Aug 08, 2011
I was thrilled to be a part of the NASA Tweetup for STS-135 July 7 and 8 at Kennedy Space Center. It was exciting — and almost surreal — to be there for the end of the space program that my generation grew up with. We weren’t around for the Moon landings, but we all remember the first time the space shuttle “took off like a rocket and landed like a plane.”
NASA holds “tweetups” — gatherings of people who use the social networking site Twitter — as part of their outreach strategy to raise awareness for the agency’s programs. It is a great opportunity to meet 150 people who care deeply about the space program, are eager to help spread the word and especially want to share the excitement of space exploration.
On July 8 we got to the press site before sunrise and anxiously waited, along with hundreds of reporters from all over the world, to hear if Atlantis was “go for launch.” Most people were not optimistic. And then the sky cleared and we hardly had time to realize that this was it: the final launch was about to happen and we were there to see it. As if in a movie, there even was the additional excitement of countdown stopping a few seconds before launch.
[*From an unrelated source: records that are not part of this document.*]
==> inputs of run R <==
==> flow/design.v <==
module cordic_magphase #(
    parameter integer INPUT_WIDTH      = 16,
    parameter integer INT_WIDTH        = 32,
    parameter integer ITERATIONS       = 32,
    parameter integer GAIN_FRAC_BITS   = 28,
    parameter integer OUTPUT_FRAC_BITS = 14
) (
    input  wire                          clk,
    input  wire                          rst_n,
    input  wire                          start,
    input  wire signed [INPUT_WIDTH-1:0] x_in,
    input  wire signed [INPUT_WIDTH-1:0] y_in,
    output reg                           busy,
    output reg                           done,
    output reg  signed [INT_WIDTH-1:0]   magnitude,
    output reg  signed [INT_WIDTH-1:0]   phase
);
    localparam IDLE         = 2'd0;
    localparam ITERATE      = 2'd1;
    localparam POST_PROCESS = 2'd2;
    localparam DONE_STATE   = 2'd3;
    reg [1:0] state, state_next;
    reg signed [INT_WIDTH-1:0] x_reg, y_reg, x_next, y_next;
    reg signed [INT_WIDTH-1:0] z_reg, z_next;
    reg [5:0]                  iter_cnt, iter_cnt_next;
    reg signed [1:0] pi_correction, pi_correction_next;  
    localparam [31:0] PI_CONST32    = 32'h3243F6A8;  
    localparam [31:0] TWOPI_CONST32 = 32'h6487ED51;  
    localparam [31:0] K_INV32       = 32'd162600000;
    localparam signed [INT_WIDTH-1:0] PI_CONST    = {{(INT_WIDTH-32){PI_CONST32[31]}}, PI_CONST32};
    localparam signed [INT_WIDTH-1:0] TWOPI_CONST = {{(INT_WIDTH-32){TWOPI_CONST32[31]}}, TWOPI_CONST32};
    localparam signed [INT_WIDTH-1:0] K_INV       = {{(INT_WIDTH-32){K_INV32[31]}}, K_INV32};
    function signed [31:0] atan_lut;
        input [4:0] idx;
        begin
            case (idx)
                4'd0:  atan_lut = 32'sh0C90FDAA;
                4'd1:  atan_lut = 32'sh076B19C1;
                4'd2:  atan_lut = 32'sh03EB6EBF;
                4'd3:  atan_lut = 32'sh01FD5BA9;
                4'd4:  atan_lut = 32'sh00FFAAE0;
                4'd5:  atan_lut = 32'sh007FF55B;
                4'd6:  atan_lut = 32'sh003FFEA8;
                4'd7:  atan_lut = 32'sh001FFFDA;
                4'd8:  atan_lut = 32'sh000FFFEF;
                4'd9:  atan_lut = 32'sh0007FFFF;
                4'd10: atan_lut = 32'sh0003FFFF;
                4'd11: atan_lut = 32'sh0001FFFF;
                4'd12: atan_lut = 32'sh0000FFFF;
                4'd13: atan_lut = 32'sh00007FFF;
                4'd14: atan_lut = 32'sh00003FFF;
                4'd15: atan_lut = 32'sh00001FFF;  
                5'd16: atan_lut = 32'sh00000FFF;  
                5'd17: atan_lut = 32'sh000007FF;  
                5'd18: atan_lut = 32'sh000003FF;  
                5'd19: atan_lut = 32'sh000001FF;  
                5'd20: atan_lut = 32'sh000000FF;  
                5'd21: atan_lut = 32'sh0000007F;  
                5'd22: atan_lut = 32'sh0000003F;  
                5'd23: atan_lut = 32'sh0000001F;  
                5'd24: atan_lut = 32'sh0000000F;  
                5'd25: atan_lut = 32'sh00000007;  
                5'd26: atan_lut = 32'sh00000003;  
                5'd27: atan_lut = 32'sh00000001;  
                default: atan_lut = 32'sh00000000;  
            endcase
        end
    endfunction
    wire signed [47:0] mag_prod = x_reg * K_INV;  
    wire signed [INT_WIDTH-1:0] mag_corr = mag_prod >>> GAIN_FRAC_BITS;
    reg  signed [INT_WIDTH-1:0] phase_tmp;
    always @(posedge clk or negedge rst_n) begin
        if (!rst_n) begin
            state     <= IDLE;
            busy      <= 1'b0;
            done      <= 1'b0;
            x_reg     <= 0;
            y_reg     <= 0;
            z_reg     <= 0;
            iter_cnt  <= 0;
            magnitude <= 0;
            phase     <= 0;
            pi_correction <= 2'sd0;
        end else begin
            state    <= state_next;
            x_reg    <= x_next;
            y_reg    <= y_next;
            z_reg    <= z_next;
            iter_cnt <= iter_cnt_next;
            pi_correction <= pi_correction_next;
            busy     <= (state_next != IDLE) && (state_next != DONE_STATE);
            done     <= (state_next == DONE_STATE);
            if (state_next == DONE_STATE) begin
                magnitude <= ((mag_corr < 0) ? -mag_corr : mag_corr) << OUTPUT_FRAC_BITS;
                case (pi_correction)
                    -2'sd1: phase_tmp = z_next - PI_CONST;
                    2'sd0:  phase_tmp = z_next;
                    default: phase_tmp = z_next + PI_CONST;
                endcase
                if (phase_tmp > PI_CONST)
                    phase_tmp = phase_tmp - TWOPI_CONST;
                else if (phase_tmp < -PI_CONST)
                    phase_tmp = phase_tmp + TWOPI_CONST;
                phase <= phase_tmp;
            end
        end
    end
    always @* begin
        state_next          = state;
        x_next              = x_reg;
        y_next              = y_reg;
        z_next              = z_reg;
        iter_cnt_next       = iter_cnt;
        pi_correction_next  = pi_correction;
        case (state)
            IDLE, DONE_STATE: begin
                if (start) begin
                    x_next = {{(INT_WIDTH-INPUT_WIDTH){x_in[INPUT_WIDTH-1]}}, x_in};
                    y_next = {{(INT_WIDTH-INPUT_WIDTH){y_in[INPUT_WIDTH-1]}}, y_in};
                    if (x_next < 0) begin
                        x_next = -x_next;
                        y_next = -y_next;
                        pi_correction_next = (y_next >= 0) ? 2'sd1 : -2'sd1;
                    end else begin
                        pi_correction_next = 2'sd0;
                    end
                    z_next        = 0;
                    iter_cnt_next = 0;
                    state_next    = ITERATE;
                end else begin
                    state_next    = IDLE;
                end
            end
            ITERATE: begin
                if (iter_cnt < ITERATIONS) begin
                    if (y_reg >= 0) begin
                        x_next = x_reg + (y_reg >>> iter_cnt);
                        y_next = y_reg - (x_reg >>> iter_cnt);
                        z_next = z_reg + atan_lut(iter_cnt[4:0]);
                    end else begin
                        x_next = x_reg - (y_reg >>> iter_cnt);
                        y_next = y_reg + (x_reg >>> iter_cnt);
                        z_next = z_reg - atan_lut(iter_cnt[4:0]);
                    end
                    iter_cnt_next = iter_cnt + 1'b1;
                    if (iter_cnt == ITERATIONS-1)
                        state_next = POST_PROCESS;
                end else begin
                    state_next = POST_PROCESS;
                end
            end
            POST_PROCESS: begin
                state_next = DONE_STATE;
            end
            default: state_next = IDLE;
        endcase
    end
endmodule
I took many pictures and tweeted as much as I could, but no words or images can convey the launch experience: the blinding light, the noise so loud you feel it in your chest and the incredible pride that we were able to build a rocket that can take humans safely to space!
It was a bittersweet moment, the program is ending and we're all waiting to hear what comes next. We are fortunate here at the Museum, because we will be a part of the orbiters’ next mission: to inspire future generations of space explorers. When Discovery comes to the Steven F. Udvar-Hazy Center next year it isn’t really retiring; it's changing careers, from space explorer to science educator.
I was incredibly lucky to have a front-row seat to this historic event. I was surprised by how people reacted to my tweets, the questions they asked and how happy they were to share the experience with me. The best reply came from my friend @VaneGill11: I felt as if I was reading a paragraph of history being written sentence by sentence.